▸ TASK ITEM: In the entries below, filter for the word "tables" and copy every matching line.

▸ RECORDS SUPPLIED:
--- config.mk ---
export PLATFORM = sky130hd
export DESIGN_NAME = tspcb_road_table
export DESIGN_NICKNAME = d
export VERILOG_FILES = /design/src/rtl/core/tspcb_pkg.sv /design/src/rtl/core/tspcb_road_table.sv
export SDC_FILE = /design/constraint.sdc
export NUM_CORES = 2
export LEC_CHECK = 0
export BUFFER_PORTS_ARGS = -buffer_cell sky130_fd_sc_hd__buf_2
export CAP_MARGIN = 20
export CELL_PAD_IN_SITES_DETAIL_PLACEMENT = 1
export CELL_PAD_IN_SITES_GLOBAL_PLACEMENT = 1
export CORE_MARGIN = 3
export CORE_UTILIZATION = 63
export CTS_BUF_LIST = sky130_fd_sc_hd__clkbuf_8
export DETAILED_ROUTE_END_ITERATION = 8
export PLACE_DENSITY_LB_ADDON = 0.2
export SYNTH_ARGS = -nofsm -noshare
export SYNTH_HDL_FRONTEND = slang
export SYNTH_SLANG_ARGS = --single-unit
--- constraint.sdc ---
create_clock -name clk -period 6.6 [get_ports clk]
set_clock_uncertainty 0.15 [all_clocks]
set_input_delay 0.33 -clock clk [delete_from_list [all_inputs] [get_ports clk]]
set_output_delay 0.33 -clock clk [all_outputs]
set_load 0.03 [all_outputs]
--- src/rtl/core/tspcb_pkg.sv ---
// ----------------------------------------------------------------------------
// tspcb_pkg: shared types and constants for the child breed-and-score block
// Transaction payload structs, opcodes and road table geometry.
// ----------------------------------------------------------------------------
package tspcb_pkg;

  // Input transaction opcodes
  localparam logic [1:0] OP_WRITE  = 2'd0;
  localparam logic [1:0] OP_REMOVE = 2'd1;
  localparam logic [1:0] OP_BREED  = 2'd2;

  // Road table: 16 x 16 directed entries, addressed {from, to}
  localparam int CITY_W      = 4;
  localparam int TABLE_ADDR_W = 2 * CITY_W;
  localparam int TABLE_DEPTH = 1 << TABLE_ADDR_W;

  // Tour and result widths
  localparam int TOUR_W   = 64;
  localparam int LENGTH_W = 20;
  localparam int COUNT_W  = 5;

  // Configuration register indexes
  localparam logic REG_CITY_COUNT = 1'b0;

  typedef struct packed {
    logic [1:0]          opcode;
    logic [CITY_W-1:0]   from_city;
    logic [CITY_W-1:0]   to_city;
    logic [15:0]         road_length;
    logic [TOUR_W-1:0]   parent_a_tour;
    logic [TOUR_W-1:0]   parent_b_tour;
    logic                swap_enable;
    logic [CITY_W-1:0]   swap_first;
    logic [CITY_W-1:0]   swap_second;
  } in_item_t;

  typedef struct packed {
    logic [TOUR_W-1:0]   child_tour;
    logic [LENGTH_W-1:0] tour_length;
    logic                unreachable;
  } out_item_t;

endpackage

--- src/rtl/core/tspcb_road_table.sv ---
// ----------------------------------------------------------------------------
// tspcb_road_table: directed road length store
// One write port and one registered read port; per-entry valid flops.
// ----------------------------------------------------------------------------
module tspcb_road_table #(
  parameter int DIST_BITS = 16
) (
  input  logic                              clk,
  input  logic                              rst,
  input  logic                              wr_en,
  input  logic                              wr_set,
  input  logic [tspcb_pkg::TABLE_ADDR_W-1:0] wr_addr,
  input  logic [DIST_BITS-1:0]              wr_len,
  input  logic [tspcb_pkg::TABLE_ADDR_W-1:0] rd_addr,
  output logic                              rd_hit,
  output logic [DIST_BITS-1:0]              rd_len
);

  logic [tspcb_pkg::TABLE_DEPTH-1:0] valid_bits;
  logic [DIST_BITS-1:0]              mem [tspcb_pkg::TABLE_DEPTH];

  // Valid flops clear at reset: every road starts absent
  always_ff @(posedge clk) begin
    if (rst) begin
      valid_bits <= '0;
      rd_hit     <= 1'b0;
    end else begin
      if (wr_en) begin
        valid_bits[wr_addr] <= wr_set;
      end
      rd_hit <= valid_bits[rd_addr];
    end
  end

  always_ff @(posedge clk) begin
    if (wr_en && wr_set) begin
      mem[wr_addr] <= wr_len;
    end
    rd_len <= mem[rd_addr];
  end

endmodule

...

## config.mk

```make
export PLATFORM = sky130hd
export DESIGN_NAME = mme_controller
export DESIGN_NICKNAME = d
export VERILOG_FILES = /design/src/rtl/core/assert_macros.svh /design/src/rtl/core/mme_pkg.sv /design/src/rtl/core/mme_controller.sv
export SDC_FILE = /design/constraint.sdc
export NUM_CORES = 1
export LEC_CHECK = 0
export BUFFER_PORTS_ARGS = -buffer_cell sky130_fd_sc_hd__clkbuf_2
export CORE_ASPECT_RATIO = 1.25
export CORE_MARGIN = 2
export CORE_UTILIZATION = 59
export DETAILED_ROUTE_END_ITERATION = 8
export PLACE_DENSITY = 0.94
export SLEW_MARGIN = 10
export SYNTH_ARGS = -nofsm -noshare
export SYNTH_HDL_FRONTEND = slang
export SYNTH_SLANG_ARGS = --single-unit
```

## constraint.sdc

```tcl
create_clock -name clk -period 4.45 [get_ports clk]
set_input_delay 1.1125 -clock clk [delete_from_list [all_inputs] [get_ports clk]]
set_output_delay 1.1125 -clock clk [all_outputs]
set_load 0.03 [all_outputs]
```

--

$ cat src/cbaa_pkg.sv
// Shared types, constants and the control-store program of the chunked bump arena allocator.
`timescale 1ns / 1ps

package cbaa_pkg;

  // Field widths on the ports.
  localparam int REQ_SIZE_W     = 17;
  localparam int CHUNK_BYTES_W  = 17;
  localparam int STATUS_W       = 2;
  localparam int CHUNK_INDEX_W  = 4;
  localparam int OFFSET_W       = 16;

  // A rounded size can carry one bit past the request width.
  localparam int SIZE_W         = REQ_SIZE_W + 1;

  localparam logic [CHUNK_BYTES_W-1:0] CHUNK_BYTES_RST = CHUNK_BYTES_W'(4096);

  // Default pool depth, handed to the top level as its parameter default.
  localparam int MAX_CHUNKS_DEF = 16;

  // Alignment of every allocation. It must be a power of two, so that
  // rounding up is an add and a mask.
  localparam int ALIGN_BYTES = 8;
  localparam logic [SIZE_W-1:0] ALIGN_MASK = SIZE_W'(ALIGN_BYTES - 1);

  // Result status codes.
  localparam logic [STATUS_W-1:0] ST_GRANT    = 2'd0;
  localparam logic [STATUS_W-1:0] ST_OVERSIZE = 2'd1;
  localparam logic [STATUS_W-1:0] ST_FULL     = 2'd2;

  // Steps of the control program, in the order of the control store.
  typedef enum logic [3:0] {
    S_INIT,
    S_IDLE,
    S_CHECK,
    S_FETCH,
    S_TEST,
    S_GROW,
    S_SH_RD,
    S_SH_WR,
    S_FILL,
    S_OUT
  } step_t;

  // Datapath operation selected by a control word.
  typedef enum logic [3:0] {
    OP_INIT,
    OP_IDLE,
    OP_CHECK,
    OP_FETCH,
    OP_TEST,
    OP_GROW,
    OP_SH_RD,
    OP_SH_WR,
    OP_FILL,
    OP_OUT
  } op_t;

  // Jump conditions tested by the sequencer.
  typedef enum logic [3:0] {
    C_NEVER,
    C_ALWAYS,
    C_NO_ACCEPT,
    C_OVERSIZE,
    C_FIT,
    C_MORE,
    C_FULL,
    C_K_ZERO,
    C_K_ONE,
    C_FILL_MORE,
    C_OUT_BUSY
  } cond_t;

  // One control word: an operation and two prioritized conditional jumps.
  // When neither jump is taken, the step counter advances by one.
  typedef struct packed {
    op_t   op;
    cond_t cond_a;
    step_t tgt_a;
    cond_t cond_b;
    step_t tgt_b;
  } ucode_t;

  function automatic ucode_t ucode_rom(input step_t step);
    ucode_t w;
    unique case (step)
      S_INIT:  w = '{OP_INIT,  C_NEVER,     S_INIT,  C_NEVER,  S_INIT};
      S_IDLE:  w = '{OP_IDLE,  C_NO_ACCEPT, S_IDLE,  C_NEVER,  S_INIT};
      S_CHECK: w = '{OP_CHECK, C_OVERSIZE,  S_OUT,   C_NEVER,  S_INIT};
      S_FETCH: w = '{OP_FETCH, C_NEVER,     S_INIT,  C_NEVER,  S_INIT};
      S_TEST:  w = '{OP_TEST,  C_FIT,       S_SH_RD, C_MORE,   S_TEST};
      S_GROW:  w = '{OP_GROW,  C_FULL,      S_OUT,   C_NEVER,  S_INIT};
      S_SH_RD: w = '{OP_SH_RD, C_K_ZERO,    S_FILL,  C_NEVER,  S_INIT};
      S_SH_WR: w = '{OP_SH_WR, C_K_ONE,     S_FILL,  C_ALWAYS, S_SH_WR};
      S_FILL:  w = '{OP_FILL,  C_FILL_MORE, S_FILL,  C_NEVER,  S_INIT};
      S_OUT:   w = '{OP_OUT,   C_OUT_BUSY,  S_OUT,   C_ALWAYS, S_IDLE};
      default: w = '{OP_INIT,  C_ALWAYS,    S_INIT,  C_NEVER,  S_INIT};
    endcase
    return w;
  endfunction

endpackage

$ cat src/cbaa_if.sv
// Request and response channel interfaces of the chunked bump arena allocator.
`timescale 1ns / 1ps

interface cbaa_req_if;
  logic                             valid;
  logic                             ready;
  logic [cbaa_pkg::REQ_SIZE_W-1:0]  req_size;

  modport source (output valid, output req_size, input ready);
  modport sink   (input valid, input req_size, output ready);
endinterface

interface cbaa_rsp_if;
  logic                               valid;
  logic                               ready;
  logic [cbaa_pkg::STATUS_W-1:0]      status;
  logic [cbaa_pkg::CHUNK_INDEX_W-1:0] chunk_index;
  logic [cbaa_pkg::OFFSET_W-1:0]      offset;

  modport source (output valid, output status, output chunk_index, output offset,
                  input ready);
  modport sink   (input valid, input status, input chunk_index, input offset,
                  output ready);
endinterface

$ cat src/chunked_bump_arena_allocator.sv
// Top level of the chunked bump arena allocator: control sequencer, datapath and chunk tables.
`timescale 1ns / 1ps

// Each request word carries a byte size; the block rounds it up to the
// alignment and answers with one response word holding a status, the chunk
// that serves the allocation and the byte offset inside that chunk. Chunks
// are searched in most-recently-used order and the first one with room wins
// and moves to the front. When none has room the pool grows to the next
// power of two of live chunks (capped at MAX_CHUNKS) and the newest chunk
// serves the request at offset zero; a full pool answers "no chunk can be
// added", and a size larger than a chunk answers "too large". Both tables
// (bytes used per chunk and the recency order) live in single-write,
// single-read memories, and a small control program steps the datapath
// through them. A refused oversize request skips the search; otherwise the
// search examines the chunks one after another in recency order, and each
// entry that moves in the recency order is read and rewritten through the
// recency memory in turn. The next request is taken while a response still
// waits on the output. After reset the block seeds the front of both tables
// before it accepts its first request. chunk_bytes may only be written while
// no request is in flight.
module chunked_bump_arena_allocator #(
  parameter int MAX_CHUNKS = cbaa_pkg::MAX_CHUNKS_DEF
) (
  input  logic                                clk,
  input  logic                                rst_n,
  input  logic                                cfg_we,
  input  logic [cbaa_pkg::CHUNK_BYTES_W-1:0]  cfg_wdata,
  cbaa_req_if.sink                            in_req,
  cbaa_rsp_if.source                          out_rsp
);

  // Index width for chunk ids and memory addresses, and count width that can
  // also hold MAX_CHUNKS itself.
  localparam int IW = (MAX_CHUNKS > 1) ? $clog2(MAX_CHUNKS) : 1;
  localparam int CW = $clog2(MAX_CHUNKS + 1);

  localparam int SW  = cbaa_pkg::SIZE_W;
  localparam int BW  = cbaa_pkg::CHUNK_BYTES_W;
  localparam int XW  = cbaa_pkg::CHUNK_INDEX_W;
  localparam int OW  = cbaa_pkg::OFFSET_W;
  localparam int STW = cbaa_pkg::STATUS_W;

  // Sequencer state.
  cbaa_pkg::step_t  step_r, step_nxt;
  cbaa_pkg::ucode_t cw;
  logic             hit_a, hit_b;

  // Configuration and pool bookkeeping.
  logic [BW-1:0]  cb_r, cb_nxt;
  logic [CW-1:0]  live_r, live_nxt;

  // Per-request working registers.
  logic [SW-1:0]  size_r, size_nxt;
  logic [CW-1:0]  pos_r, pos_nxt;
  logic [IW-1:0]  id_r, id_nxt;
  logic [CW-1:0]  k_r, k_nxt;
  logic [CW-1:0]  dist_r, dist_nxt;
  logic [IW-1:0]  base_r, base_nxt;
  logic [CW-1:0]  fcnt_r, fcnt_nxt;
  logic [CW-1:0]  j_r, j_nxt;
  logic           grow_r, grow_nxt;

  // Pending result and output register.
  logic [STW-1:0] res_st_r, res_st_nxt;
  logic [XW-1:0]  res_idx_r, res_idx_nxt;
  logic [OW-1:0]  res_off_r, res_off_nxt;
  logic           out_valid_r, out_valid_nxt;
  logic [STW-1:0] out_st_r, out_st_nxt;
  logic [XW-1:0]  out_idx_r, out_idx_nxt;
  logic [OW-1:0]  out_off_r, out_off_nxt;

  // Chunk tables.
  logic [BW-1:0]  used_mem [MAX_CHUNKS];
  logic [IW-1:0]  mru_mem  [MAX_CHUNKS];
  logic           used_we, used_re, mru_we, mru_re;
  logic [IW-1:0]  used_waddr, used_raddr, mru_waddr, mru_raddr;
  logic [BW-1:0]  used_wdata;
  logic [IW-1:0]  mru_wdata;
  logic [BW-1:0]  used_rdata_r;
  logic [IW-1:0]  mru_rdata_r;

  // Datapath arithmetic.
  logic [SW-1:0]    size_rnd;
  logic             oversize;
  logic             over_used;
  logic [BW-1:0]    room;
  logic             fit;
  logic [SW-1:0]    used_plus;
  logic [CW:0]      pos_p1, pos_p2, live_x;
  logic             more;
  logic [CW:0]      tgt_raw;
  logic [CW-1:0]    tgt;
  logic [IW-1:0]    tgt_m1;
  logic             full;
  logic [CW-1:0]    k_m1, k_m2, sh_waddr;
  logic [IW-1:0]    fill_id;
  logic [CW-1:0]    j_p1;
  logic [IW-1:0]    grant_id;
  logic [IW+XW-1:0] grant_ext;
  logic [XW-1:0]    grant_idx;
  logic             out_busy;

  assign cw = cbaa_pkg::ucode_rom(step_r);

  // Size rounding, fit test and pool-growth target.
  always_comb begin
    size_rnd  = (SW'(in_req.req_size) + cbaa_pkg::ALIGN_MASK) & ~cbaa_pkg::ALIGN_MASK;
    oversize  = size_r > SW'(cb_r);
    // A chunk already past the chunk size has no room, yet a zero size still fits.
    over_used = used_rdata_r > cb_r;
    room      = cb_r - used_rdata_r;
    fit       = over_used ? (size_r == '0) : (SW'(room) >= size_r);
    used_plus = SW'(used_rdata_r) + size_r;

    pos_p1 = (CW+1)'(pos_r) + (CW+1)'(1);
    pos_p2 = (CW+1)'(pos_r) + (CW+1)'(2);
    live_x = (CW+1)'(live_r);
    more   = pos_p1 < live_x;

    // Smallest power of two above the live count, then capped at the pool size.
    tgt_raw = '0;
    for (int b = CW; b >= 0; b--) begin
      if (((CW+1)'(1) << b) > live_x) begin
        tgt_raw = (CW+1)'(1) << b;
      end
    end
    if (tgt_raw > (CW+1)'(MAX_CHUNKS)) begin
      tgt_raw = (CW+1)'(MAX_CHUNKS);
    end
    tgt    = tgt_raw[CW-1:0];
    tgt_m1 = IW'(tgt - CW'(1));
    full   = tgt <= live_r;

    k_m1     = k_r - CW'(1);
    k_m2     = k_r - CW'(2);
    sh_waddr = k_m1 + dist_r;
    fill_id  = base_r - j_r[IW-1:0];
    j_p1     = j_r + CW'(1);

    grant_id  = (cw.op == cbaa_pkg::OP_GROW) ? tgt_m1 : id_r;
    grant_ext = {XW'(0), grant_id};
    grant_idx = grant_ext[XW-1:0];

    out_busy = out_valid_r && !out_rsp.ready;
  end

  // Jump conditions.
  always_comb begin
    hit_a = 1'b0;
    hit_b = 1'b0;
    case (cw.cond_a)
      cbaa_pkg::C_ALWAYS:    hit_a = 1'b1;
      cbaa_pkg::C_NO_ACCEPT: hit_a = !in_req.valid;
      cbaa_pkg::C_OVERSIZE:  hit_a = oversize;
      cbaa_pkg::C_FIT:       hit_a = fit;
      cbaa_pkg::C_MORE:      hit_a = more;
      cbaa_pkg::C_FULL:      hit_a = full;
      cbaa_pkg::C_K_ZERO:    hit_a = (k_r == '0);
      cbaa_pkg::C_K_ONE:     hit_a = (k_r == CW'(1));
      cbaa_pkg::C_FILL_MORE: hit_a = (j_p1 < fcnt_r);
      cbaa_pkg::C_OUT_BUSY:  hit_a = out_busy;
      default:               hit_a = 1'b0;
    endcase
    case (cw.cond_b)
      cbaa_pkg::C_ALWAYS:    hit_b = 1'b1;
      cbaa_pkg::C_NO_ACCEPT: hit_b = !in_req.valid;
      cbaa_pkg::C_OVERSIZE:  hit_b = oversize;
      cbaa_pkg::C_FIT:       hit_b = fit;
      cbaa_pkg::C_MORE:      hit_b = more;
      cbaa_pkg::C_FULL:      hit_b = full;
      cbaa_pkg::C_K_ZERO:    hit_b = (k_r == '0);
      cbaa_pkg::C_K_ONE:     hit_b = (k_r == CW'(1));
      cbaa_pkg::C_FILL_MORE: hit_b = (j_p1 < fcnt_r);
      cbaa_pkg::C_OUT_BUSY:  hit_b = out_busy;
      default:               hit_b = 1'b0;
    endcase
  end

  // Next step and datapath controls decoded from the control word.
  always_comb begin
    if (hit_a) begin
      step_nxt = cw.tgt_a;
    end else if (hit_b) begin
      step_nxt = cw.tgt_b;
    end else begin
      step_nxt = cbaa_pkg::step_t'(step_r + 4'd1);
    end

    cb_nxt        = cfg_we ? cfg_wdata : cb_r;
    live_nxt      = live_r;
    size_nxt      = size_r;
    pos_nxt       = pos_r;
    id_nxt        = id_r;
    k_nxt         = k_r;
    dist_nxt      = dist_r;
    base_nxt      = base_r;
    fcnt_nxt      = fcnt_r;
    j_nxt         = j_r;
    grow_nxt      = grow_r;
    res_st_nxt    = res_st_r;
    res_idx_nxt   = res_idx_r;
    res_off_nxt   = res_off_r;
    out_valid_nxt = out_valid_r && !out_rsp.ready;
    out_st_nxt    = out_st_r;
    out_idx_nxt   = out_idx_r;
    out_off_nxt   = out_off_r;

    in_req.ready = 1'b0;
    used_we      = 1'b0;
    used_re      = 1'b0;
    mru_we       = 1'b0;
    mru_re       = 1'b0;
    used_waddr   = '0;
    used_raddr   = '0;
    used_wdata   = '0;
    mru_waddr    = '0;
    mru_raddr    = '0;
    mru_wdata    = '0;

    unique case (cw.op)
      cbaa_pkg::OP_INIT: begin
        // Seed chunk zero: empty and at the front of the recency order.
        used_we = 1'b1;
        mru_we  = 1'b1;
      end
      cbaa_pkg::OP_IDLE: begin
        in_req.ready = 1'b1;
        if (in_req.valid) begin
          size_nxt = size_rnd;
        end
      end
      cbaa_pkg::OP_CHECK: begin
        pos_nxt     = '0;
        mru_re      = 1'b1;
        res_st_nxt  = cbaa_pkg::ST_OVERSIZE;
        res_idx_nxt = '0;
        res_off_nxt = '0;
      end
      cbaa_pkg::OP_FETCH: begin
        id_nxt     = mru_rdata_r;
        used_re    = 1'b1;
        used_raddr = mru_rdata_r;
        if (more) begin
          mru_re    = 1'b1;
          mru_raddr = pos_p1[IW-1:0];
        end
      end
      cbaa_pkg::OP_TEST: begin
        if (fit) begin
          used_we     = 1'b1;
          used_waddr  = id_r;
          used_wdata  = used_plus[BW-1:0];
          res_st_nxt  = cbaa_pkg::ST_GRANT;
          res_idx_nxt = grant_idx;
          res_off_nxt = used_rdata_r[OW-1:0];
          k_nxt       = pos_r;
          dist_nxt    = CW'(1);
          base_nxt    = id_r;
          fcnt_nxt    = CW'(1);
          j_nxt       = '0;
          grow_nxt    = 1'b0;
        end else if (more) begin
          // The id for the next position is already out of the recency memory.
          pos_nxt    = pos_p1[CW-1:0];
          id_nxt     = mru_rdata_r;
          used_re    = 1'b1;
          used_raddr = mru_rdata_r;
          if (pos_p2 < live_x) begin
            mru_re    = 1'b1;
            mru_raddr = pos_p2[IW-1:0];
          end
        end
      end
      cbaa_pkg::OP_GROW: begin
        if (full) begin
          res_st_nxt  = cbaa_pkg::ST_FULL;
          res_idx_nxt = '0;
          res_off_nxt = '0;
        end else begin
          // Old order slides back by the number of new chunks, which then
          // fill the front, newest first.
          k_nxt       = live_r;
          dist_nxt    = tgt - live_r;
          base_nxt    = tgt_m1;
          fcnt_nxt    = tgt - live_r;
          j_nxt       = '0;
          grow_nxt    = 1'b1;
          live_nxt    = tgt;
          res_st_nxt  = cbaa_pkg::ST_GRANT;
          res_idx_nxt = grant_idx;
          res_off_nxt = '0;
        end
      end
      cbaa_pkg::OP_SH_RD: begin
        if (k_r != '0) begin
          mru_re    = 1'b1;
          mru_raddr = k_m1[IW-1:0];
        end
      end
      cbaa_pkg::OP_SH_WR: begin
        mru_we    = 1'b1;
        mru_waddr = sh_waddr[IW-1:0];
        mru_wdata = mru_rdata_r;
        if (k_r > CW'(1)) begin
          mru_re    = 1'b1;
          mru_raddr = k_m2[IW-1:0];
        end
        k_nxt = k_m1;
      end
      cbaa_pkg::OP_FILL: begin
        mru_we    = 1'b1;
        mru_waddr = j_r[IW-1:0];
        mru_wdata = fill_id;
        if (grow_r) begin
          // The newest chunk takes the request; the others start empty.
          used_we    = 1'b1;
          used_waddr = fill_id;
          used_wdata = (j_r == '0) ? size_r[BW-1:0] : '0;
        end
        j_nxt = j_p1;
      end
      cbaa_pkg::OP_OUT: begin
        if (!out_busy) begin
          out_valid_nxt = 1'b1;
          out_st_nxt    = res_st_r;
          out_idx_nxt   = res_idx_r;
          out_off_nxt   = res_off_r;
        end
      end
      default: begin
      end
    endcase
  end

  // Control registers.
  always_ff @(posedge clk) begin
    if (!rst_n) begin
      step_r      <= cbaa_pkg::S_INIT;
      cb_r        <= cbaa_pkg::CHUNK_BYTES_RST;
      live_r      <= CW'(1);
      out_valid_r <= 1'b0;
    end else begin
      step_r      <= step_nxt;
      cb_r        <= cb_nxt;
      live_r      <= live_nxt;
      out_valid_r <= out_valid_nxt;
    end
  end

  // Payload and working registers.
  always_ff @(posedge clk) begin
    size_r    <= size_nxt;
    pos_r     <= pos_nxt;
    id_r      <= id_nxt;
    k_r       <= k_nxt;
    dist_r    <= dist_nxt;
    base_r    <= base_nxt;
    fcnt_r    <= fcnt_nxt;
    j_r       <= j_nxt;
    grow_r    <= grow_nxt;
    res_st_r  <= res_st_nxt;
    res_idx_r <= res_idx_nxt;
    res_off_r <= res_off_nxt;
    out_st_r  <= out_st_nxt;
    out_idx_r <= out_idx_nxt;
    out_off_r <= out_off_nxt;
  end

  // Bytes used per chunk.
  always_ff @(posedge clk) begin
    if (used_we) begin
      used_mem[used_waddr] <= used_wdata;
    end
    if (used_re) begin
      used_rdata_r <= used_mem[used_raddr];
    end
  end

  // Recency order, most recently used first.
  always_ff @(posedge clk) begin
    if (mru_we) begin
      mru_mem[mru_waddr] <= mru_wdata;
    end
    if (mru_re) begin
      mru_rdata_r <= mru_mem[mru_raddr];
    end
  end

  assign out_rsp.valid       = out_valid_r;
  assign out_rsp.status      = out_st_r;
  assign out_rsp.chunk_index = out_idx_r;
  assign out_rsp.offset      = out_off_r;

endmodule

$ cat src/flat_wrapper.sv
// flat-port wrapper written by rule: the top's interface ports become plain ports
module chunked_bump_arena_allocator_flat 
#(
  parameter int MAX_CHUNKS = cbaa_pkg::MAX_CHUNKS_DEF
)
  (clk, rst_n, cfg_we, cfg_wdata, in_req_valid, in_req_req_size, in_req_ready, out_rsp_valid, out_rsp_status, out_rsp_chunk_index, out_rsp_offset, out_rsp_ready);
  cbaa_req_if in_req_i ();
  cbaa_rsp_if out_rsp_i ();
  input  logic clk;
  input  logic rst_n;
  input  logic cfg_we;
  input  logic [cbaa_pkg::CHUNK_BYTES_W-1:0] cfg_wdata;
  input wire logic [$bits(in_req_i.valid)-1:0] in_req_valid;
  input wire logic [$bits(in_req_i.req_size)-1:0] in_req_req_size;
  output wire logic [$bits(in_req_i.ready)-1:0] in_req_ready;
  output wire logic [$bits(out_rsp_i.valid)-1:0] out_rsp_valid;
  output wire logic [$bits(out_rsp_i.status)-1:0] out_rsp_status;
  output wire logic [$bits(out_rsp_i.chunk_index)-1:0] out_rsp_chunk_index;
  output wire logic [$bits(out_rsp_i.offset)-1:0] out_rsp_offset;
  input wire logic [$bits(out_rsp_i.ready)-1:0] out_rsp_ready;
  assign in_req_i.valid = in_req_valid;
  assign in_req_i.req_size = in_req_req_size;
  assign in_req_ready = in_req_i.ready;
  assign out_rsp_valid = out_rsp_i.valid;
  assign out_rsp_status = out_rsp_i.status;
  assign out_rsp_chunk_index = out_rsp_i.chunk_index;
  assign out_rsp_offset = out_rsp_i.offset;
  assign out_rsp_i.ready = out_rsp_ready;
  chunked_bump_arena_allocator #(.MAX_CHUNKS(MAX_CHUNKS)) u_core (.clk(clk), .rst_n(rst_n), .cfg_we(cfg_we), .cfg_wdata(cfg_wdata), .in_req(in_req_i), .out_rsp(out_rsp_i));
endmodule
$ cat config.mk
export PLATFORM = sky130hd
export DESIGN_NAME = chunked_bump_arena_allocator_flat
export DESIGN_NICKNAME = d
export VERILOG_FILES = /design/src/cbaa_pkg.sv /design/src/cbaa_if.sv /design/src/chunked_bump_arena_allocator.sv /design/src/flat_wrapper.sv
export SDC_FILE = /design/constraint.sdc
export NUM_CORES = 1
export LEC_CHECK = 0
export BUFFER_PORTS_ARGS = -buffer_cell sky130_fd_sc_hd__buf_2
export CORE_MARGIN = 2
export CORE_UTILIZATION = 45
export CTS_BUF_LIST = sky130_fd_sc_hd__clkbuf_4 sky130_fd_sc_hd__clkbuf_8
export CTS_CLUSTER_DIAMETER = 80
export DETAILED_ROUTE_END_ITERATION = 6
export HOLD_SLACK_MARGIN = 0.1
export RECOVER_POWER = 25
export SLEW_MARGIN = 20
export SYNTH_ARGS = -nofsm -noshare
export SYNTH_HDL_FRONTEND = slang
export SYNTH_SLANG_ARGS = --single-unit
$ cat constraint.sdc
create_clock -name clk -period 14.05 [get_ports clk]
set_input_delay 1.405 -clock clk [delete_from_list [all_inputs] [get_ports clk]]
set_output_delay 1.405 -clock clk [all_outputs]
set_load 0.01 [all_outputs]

▸ TASK ANSWER:
// Top level of the chunked bump arena allocator: control sequencer, datapath and chunk tables.
// added", and a size larger than a chunk answers "too large". Both tables
// waits on the output. After reset the block seeds the front of both tables
  // Chunk tables.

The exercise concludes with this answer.